Southport Weekender was founded in 1987 by soul fan Alex Lowes, who envisaged a northern music weekend similar to the soul events then popular in the south, but with a more progressive music policy. The event has showcased hip hop and r'n'b, disco, Latin, African music, reggae, techno, jazz and leftfield dance with with Gangstarr, De La Soul, A Tribe Called Quest, Chaka Khan and Faith Evans among past guests. But it is with deep and vocal house that the event has become best known. "Back in '87, when Southport first started, I was playing clubs in New York," says Chandler, who's been DJing since he was 13. "I was recording my first records." "I was running my first club, the Music Institute in Detroit," says Chez.
The Music Institute only ran between '88 and '90, but its importance cannot be overstated. With Derrick May as main DJ, it became a focal point for Detroit's embryonic techno scene, bringing the studio-produced music of Kevin Saunderson, Juan Atkins and May to the streets of their peers and inspiring much of Detroit's second wave like Carl Craig and Underground Resistance. After it ended, Damier moved to New York to run the office of Saunderson's KMS label, where he first met Chandler. "We're the same age, but I felt like such a child under him," Damier says. "Kerri was the only one who looked like he knew what he was doing. I think the rest of us were just trying."
While visiting family back in Chicago, Damier was introduced to Ron Trent, a prodigious music talent who had produced the anthemic 'Altered States' aged just 17. They hit it off. Damier and Trent's first collaborative efforts, such as 'The Choice', were issued in the final days of KMS. "We did a deal with Kevin to take over his studio and we lived there," Damier tells me, "that's how we started Prescription."
Spirited, epic and sonically unique, Prescription Records and its sub-label Balance (which Damier still runs) not only defines what deep house truly is, it remains a blueprint for what the genre, now so often used as a catch-all term for anything that's not techno or EDM, can still be.
By comparison, Chandler's well-documented career saw him acting as a loner. He founded Madhouse, his first label, in the early 90s. He's since worked ceaselessly, producing an evolving catalogue that is without parallel that has helped define New York's distinct house sound."Because Kerri is a bona fide DJ he realises you've got to change with the times," says Damier. "We grew up with Michael Jackson, Prince and Madonna – people who had to keep reinventing themselves. Kerri's one of the few who have managed to reinvent himself in house music and do it successfully."
As relevant now as he was 20 years ago (catch him at DC10 again this summer), Chandler's profile, unlike many of his early peers, has never been higher.But the same cannot be said for the weekend's festivities. Throughout its tenure as the UK's premier black music event, Southport Weekender has showcased the vital contribution of black American house DJs and producers to the now global dance music sound. From pioneering guest DJ invites and live sets from the likes of Fingers Inc, through the 1990s' popularity peak of vocal house, the event's soul roots ensured that this truest version of house music was supported.

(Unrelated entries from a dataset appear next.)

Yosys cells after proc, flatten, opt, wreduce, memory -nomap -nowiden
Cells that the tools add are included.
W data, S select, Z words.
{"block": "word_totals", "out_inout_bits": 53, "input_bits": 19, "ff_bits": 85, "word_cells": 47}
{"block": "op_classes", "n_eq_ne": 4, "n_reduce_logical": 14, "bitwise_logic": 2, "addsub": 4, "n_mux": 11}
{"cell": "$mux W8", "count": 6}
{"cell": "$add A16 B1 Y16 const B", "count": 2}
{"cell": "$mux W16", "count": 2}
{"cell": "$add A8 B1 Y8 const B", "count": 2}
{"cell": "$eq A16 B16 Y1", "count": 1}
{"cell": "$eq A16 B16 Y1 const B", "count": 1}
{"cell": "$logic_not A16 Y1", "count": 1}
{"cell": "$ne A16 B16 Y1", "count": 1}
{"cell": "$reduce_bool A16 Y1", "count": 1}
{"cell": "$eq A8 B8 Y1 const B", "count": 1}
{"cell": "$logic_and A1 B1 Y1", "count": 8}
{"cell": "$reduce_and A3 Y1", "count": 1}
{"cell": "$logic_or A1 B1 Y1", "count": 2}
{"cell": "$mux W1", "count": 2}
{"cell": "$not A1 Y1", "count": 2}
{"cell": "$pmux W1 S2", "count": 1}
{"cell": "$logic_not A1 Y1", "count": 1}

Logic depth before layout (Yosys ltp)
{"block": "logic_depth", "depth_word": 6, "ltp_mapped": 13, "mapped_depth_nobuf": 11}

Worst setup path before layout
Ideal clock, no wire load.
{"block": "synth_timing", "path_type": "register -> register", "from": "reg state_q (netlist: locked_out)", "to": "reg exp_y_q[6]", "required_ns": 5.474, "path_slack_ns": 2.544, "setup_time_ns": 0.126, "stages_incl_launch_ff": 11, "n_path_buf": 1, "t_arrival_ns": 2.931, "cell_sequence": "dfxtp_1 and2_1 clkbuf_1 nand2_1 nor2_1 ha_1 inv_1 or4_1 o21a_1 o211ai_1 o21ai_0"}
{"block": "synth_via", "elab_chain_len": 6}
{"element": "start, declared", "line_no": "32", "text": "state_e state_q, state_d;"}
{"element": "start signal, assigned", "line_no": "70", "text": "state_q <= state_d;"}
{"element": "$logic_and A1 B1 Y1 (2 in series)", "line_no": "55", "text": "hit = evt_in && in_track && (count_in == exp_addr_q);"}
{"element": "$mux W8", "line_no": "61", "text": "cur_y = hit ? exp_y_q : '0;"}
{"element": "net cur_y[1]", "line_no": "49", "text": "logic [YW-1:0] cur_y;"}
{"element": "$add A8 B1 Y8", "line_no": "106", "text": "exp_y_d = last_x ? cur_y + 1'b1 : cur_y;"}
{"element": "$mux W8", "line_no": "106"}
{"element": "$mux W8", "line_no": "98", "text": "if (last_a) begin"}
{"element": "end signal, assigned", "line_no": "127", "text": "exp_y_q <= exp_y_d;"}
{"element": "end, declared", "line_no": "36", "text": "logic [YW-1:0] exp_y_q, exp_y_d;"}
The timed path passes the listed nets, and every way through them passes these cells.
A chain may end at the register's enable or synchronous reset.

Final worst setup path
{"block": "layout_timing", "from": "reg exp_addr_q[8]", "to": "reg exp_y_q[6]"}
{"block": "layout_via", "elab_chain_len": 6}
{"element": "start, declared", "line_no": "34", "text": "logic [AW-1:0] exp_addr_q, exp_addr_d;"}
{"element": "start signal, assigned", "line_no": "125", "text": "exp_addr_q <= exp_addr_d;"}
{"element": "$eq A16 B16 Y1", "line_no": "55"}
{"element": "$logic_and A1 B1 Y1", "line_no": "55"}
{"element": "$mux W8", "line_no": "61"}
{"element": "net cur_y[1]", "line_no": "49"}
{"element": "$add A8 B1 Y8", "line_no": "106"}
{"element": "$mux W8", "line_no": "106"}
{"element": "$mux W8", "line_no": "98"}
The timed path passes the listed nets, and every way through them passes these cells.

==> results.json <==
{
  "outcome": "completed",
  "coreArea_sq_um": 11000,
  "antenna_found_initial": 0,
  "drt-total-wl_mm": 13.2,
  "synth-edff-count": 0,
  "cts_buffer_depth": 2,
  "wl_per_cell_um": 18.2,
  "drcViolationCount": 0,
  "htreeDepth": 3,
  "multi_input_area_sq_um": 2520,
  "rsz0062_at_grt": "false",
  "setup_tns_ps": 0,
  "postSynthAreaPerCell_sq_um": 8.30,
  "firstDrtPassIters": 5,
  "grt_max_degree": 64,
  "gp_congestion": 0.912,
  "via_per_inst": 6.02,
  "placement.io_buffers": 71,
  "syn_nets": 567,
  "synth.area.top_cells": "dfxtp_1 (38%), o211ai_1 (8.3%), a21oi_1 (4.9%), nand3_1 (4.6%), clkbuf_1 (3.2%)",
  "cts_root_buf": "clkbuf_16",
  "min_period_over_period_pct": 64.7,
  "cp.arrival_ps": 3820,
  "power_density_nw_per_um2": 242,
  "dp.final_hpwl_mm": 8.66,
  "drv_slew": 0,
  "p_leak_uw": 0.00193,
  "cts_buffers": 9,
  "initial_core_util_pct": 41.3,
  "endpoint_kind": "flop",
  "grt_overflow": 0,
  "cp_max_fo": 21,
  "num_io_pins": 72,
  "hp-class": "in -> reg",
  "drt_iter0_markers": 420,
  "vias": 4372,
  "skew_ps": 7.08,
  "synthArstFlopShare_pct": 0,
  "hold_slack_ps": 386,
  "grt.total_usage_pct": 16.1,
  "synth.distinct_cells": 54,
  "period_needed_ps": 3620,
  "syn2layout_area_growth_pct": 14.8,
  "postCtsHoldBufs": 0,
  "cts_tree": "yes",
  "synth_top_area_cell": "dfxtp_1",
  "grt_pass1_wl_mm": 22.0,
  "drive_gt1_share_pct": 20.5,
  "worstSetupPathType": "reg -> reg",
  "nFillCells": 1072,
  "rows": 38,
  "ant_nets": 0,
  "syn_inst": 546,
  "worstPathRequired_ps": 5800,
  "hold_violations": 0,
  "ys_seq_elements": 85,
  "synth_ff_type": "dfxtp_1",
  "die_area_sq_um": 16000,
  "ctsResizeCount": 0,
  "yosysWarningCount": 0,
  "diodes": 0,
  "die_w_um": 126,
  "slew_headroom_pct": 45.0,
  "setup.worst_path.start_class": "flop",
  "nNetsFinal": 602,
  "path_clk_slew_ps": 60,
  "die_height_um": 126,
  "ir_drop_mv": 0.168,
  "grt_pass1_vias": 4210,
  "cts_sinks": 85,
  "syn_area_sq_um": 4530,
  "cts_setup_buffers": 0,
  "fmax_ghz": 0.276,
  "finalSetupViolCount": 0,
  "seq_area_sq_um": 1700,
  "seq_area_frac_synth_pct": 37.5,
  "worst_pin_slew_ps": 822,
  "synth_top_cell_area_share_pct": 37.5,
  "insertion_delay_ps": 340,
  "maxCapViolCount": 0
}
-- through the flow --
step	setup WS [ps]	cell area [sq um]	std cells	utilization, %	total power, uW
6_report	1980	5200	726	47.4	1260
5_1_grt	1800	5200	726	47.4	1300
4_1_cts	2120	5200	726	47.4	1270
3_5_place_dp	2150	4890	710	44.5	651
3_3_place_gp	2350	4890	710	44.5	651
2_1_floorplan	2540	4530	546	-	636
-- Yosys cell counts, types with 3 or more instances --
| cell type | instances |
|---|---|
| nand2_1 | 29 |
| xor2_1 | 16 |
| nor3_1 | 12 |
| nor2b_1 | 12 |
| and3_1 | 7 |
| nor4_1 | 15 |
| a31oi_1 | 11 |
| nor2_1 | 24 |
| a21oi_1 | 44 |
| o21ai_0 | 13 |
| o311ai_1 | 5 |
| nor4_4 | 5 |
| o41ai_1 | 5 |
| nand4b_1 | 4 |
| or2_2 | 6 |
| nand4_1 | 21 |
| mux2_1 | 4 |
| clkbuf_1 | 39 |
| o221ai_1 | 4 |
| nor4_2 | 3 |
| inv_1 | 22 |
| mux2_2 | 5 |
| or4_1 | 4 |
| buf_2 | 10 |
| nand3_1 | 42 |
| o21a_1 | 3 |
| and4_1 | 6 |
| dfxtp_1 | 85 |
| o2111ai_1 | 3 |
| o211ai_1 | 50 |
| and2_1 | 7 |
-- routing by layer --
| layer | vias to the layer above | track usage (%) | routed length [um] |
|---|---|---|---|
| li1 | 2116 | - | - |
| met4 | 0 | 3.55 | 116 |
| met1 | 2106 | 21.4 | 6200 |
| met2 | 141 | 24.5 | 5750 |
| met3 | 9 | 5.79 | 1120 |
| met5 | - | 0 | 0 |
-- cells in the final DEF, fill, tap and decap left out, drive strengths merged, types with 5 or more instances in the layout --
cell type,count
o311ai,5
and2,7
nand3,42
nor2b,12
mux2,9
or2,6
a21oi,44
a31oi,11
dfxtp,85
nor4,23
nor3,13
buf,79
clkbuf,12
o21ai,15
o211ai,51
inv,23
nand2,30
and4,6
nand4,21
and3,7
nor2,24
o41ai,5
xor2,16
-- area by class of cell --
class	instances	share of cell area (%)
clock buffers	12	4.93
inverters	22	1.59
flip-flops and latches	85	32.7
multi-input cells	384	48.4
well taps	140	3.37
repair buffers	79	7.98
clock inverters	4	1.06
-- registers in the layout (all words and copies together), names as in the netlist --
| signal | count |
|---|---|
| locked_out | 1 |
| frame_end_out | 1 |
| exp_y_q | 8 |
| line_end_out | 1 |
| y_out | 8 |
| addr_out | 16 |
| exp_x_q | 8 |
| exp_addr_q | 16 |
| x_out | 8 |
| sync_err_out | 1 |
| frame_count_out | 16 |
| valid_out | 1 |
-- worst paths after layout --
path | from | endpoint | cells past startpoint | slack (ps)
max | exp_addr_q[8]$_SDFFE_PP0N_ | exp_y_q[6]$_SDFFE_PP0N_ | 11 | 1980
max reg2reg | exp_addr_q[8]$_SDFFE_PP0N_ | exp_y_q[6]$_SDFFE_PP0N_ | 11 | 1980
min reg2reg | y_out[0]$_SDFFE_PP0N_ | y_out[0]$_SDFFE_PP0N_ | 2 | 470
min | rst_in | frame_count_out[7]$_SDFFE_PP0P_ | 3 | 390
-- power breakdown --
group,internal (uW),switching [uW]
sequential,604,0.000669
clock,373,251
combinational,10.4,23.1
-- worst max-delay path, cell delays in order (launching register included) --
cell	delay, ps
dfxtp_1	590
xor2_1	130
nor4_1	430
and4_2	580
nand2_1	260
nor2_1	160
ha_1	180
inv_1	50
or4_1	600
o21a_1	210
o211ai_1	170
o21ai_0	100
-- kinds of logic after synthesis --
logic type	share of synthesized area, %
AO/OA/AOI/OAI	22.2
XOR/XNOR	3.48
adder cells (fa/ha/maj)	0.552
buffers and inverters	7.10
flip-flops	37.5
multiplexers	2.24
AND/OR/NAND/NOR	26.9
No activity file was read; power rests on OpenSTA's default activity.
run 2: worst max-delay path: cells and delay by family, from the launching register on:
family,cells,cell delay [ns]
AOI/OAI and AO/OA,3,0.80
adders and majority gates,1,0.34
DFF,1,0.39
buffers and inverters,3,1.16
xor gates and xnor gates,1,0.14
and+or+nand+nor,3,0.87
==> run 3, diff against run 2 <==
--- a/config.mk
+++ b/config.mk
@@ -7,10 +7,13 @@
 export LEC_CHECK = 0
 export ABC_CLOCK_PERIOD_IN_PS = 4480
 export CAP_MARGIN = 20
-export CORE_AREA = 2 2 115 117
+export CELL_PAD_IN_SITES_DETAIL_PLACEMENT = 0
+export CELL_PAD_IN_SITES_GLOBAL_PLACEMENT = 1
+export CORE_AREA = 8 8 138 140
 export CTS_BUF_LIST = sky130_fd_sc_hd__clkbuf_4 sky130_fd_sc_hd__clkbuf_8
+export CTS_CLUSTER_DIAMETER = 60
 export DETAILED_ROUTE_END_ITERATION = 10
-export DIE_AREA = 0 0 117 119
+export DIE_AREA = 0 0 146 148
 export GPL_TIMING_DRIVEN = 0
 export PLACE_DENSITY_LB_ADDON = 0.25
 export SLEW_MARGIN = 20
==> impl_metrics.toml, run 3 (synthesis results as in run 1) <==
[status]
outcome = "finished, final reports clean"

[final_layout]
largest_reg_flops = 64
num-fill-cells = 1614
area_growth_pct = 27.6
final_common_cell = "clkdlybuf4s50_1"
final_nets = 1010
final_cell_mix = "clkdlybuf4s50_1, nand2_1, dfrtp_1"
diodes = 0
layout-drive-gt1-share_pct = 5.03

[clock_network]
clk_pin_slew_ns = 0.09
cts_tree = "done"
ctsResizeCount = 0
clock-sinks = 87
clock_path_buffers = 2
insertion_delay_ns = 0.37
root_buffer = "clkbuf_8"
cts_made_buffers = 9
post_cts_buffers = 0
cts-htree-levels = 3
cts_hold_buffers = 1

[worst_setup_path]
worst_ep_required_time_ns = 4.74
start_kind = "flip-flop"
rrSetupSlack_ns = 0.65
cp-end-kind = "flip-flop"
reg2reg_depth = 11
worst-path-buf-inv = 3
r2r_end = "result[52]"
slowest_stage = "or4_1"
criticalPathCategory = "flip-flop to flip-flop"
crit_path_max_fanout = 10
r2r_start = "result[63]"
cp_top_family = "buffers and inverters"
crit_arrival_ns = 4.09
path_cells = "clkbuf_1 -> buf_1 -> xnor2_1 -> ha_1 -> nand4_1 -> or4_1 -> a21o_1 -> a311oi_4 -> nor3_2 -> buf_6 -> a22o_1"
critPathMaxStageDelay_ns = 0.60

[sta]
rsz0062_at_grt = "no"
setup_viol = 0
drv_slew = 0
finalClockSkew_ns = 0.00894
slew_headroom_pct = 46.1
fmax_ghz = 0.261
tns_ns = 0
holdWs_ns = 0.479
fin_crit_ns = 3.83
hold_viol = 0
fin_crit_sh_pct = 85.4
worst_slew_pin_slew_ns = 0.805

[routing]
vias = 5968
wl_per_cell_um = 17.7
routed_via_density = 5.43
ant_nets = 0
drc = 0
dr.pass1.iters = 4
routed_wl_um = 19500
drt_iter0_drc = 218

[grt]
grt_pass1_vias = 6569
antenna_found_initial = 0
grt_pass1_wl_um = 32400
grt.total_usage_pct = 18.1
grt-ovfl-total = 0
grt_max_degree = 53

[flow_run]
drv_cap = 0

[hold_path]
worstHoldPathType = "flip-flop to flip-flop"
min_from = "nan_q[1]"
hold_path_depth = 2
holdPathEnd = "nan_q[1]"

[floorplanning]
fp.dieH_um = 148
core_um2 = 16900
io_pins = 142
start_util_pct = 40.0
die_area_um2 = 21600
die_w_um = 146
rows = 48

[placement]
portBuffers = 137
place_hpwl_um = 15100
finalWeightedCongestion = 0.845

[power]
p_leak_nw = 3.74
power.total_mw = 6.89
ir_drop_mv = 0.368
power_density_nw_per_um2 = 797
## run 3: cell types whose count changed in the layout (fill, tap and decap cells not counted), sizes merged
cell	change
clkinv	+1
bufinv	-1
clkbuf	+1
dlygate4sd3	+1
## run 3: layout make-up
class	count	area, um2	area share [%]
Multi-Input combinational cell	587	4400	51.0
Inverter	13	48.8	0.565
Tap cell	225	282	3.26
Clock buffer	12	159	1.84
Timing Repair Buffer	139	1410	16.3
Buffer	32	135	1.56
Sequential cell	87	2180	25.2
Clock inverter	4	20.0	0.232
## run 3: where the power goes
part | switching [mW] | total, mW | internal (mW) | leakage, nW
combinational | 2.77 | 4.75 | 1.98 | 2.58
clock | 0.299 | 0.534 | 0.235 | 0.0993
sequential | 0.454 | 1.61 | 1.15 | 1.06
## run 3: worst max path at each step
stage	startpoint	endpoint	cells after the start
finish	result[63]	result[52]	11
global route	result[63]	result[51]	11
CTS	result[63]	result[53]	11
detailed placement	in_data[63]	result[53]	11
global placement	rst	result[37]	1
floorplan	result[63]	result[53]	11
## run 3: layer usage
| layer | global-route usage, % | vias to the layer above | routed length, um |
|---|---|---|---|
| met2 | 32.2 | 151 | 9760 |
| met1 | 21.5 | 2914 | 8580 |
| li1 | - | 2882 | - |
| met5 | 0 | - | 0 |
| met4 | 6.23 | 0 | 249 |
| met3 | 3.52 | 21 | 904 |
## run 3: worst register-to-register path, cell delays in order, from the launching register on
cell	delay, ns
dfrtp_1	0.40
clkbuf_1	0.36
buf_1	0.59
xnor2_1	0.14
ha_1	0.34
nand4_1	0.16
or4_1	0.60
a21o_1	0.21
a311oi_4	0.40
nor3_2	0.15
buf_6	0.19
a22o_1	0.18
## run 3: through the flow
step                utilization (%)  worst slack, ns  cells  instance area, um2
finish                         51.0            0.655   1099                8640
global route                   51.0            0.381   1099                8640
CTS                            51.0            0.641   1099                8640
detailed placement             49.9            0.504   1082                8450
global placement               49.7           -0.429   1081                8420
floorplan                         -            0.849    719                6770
## src/rtl/axi_lite_rd_arbiter.sv

```systemverilog
// axi_lite_rd_arbiter: shares the AR/R channels of one AXI-lite slave among
// N_MST read masters with a single outstanding transaction.
// Build option: define ARB_FIXED_PRIO_EN for fixed (lowest-index) priority;
// the default build uses round-robin arbitration.

`ifndef CPU_WIDTH
`define CPU_WIDTH 32
`endif

module axi_lite_rd_arbiter #(
   parameter int unsigned N_MST = 2,
   parameter int unsigned AW    = `CPU_WIDTH,
   parameter int unsigned DW    = `CPU_WIDTH
) (
   input  logic                i_clk,
   input  logic                i_rst_n,
   input  logic [N_MST*AW-1:0] m_araddr,
   input  logic [N_MST-1:0]    m_arvalid,
   output logic [N_MST-1:0]    m_arready,
   output logic [DW-1:0]       m_rdata,
   output logic [1:0]          m_rresp,
   output logic [N_MST-1:0]    m_rvalid,
   input  logic [N_MST-1:0]    m_rready,
   output logic [AW-1:0]       s_araddr,
   output logic                s_arvalid,
   input  logic                s_arready,
   input  logic [DW-1:0]       s_rdata,
   input  logic [1:0]          s_rresp,
   input  logic                s_rvalid,
   output logic                s_rready,
   output logic [N_MST-1:0]    o_grant
);

   localparam int unsigned GW = (N_MST > 1) ? $clog2(N_MST) : 1;

   localparam logic [1:0] IDLE = 2'd0;
   localparam logic [1:0] ADDR = 2'd1;
   localparam logic [1:0] RESP = 2'd2;

   logic [1:0]    state_q;
   logic [1:0]    state_d;
   logic [AW-1:0] addr_q;
   logic [GW-1:0] gnt_q;
   logic [GW-1:0] win;
   logic [AW-1:0] win_addr;
   logic          take;

   // A grant is taken only in IDLE, with a request present and reset released
   assign take = (state_q == IDLE) && (|m_arvalid) && i_rst_n;

`ifdef ARB_FIXED_PRIO_EN
   // Fixed priority: lowest requesting index wins
   always_comb begin
      win = '0;
      for (int i = int'(N_MST) - 1; i >= 0; i--) begin
         if (m_arvalid[i]) win = GW'(i);
      end
   end
`else
   logic [GW-1:0] last_gnt;
   logic [GW-1:0] cand;
   logic          found;

   // Round-robin: search from last_gnt+1 and wrap, first requester wins
   always_comb begin
      win   = '0;
      cand  = '0;
      found = 1'b0;
      for (int i = 1; i <= int'(N_MST); i++) begin
         cand = GW'((int'(last_gnt) + i) % int'(N_MST));
         if (!found && m_arvalid[cand]) begin
            win   = cand;
            found = 1'b1;
         end
      end
   end

   // Remember the last winner; reset value gives master 0 first priority
   always_ff @(posedge i_clk) begin
      if (!i_rst_n)  last_gnt <= GW'(N_MST - 1);
      else if (take) last_gnt <= win;
   end
`endif

   // Select the winning master's address slice
   always_comb begin
      win_addr = '0;
      for (int k = 0; k < int'(N_MST); k++) begin
         if (win == GW'(k)) win_addr = m_araddr[k*AW +: AW];
      end
   end

   // Latch address and owner of the transaction at grant time
   always_ff @(posedge i_clk) begin
      if (!i_rst_n) begin
         addr_q <= '0;
         gnt_q  <= '0;
      end else if (take) begin
         addr_q <= win_addr;
         gnt_q  <= win;
      end
   end

   // State register
   always_ff @(posedge i_clk) begin
      if (!i_rst_n) state_q <= IDLE;
      else          state_q <= state_d;
   end

   // Next state and channel routing; response path is pass-through in RESP
   always_comb begin
      state_d   = state_q;
      m_arready = '0;
      s_arvalid = 1'b0;
      s_araddr  = '0;
      s_rready  = 1'b0;
      m_rvalid  = '0;
      m_rdata   = '0;
      m_rresp   = '0;
      o_grant   = '0;
      case (state_q)
         IDLE: begin
            if (take) begin
               m_arready[win] = 1'b1;
               state_d        = ADDR;
            end
         end
         ADDR: begin
            s_arvalid      = 1'b1;
            s_araddr       = addr_q;
            o_grant[gnt_q] = 1'b1;
            if (s_arready) state_d = RESP;
         end
         RESP: begin
            o_grant[gnt_q]  = 1'b1;
            s_rready        = m_rready[gnt_q];
            m_rvalid[gnt_q] = s_rvalid;
            m_rdata         = s_rdata;
            m_rresp         = s_rresp;
            if (s_rvalid && m_rready[gnt_q]) state_d = IDLE;
         end
         default: state_d = IDLE;
      endcase
   end

endmodule
```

This dedication delighted its existing audience, but worked to the event's detriment. Southport Weekender and its music became old hat. Media outlets wouldn't cover it when there were bacchanalian German clubs or new European sub-genres to be freshly mined. New recruits arrived solely via word of mouth, and ultimately that wasn't enough. As its core audience aged, got mortgages and had kids, some started to drop out and weren't replaced. The event went from running twice yearly in its 1990s peak to facing a huge debt through lack of sales this year, resulting in the announcement that this is to be the last – the tragic irony being that this has happened at a time of unmatched hunger for real, authentic house music.